Designing your Outreach Plan

Last updated on 2023-11-06 | Edit this page

Overview

Questions

  • What research audience do you want to work with?
  • How will you use the team agreement for outreach with your chosen audience?

Objectives

  • Create a list of potential outreach audiences
  • Exchange effective outreach practices with peers
  • Familiarize yourself with outreach materials provided and plan next steps

Identify your Local Audience


Now that you have some familiarity with the Open Science Team Agreement let’s think about how you can use them with your research audience. First let’s brainstorm some potential audiences. This outreach can be at the level of a department, lab, or group.

Departments

What departments do you cover? Take a look at their departmental website and identify one or two faculty members

  • Can you tell how open their current research is?
  • Do they have their own profile page, website, or GitHub repository that you can consult?
  • Consult OSF institutions, preprints or registrations to search for affiliated contributors.
  • How and when does this department meet? (In person, online, etc)

Lab groups

  • Follow department event and seminar topics
  • Search campus data and publication repositories, profile systems for possible champions/interested groups

Open science groups

Are there any working groups, journal clubs or other community groups that focus on open science? Examples:

Find your Champion (5 min)

Following the prompts above, reflect on your network and identify a research audience you want to target. Share one idea with the group.

Outreach Strategies


Recognizing that outreach is a difficult aspect of librarianship, let’s discuss concrete strategies you can use for more successful outreach with research teams.
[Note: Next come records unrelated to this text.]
### src/rtl/pll_reconfig_seq_if.sv
// pll_reconfig_seq_if: Avalon-MM write-only reconfiguration management bus
// between the sequencer (master) and the pll_cfg reconfig block (slave).
interface pll_reconfig_seq_if;
  logic [5:0]  address;
  logic [31:0] writedata;
  logic        write;
  logic        waitrequest;

  modport master (output address, output writedata, output write, input waitrequest);
  modport slave  (input address, input writedata, input write, output waitrequest);
endinterface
Discussion: Outreach Wins and Woes (10 min)

What has and hasn’t worked when connecting with your audience in the past?

Plan your Outreach


Let’s wrap up by putting it all together into a plan!

Outreach Resources

Email Outreach Template

What messaging will resonate with your audience? Consider how you might adapt the following email template for your selected audience.
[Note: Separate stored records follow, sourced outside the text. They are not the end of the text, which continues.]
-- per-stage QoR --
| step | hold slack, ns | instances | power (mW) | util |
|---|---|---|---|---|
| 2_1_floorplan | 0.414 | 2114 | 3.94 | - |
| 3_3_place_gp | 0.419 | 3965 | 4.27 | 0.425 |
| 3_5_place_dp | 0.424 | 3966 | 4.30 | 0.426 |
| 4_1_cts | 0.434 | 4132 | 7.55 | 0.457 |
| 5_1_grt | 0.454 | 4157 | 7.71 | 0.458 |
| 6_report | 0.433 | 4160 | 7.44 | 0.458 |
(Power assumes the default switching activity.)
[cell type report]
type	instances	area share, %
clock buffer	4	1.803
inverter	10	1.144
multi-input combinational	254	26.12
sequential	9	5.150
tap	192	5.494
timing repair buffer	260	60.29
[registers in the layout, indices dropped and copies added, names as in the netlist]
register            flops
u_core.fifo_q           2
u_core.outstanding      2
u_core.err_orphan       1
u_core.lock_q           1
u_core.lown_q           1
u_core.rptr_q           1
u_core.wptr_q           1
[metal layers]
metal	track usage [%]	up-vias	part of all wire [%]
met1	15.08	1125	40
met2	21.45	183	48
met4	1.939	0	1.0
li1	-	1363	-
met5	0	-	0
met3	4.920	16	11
Hi [Faculty Meeting Organizer’s Name],

I hope you’re doing well. I wanted to suggest a topic for your upcoming faculty meeting: Open Science Team Agreements.
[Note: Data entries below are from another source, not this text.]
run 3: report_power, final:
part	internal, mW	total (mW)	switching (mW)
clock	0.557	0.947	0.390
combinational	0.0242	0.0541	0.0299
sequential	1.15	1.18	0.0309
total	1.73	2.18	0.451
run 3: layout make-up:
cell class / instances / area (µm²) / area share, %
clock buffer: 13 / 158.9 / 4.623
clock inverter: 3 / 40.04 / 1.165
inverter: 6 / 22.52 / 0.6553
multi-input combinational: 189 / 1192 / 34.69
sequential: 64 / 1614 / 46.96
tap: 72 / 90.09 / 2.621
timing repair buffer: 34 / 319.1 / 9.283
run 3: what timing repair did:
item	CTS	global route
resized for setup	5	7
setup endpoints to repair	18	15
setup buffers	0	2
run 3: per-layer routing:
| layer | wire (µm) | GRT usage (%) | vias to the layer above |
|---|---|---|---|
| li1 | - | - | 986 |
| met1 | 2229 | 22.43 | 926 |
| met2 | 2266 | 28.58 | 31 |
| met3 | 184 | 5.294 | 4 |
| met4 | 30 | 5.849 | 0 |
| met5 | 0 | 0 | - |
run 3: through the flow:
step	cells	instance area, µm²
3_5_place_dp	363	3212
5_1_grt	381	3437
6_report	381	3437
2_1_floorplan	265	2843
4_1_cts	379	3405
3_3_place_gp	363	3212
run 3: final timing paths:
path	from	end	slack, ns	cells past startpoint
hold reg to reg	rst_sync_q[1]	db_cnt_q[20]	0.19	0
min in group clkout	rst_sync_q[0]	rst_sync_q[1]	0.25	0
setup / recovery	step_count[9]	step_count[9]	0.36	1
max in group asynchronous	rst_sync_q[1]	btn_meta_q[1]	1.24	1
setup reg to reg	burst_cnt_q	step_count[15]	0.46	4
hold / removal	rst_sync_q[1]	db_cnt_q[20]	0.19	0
Open Science is all about making research more transparent and collaborative, which can benefit us and our students in many ways. I’d love to share some practical tips and insights on how we can adopt Open Science principles in the department. I’m promoting an Open Science Team Agreement that can help researchers make open science actionable.

If it fits your next meeting’s agenda, could we slot in a brief presentation on this topic? I think it could spark some interesting discussion.

Looking forward to your thoughts on this.

Thanks, [Your Name]

Slide Deck and Handout

This Open Science Team Agreement outreach slide deck is available for you to customize for your audience and timing.

Possible edits include:

  • Adding your library logo
  • Adding info about your library services
  • Adding examples relevant to your audiences domain
  • Cutting or adding content

Customizable Slides - hint: after navigating to GitHub, click “view raw” to download the slides.

Customizable Handout

Your Next Step (5 min)

Skim the materials above and jot down your ideas for implementing this. Share with the rest of the group.

Key Points

  • Generate a list of library champions (departments or individuals), lab groups, and open science groups. Solicit interest by sending an outreach message to them using the above template.
  • Reflect on the appropriate medium for your chosen audience. Decide if you will use the slides, handout, or another teaching aid to deliver your open science team agreements lesson.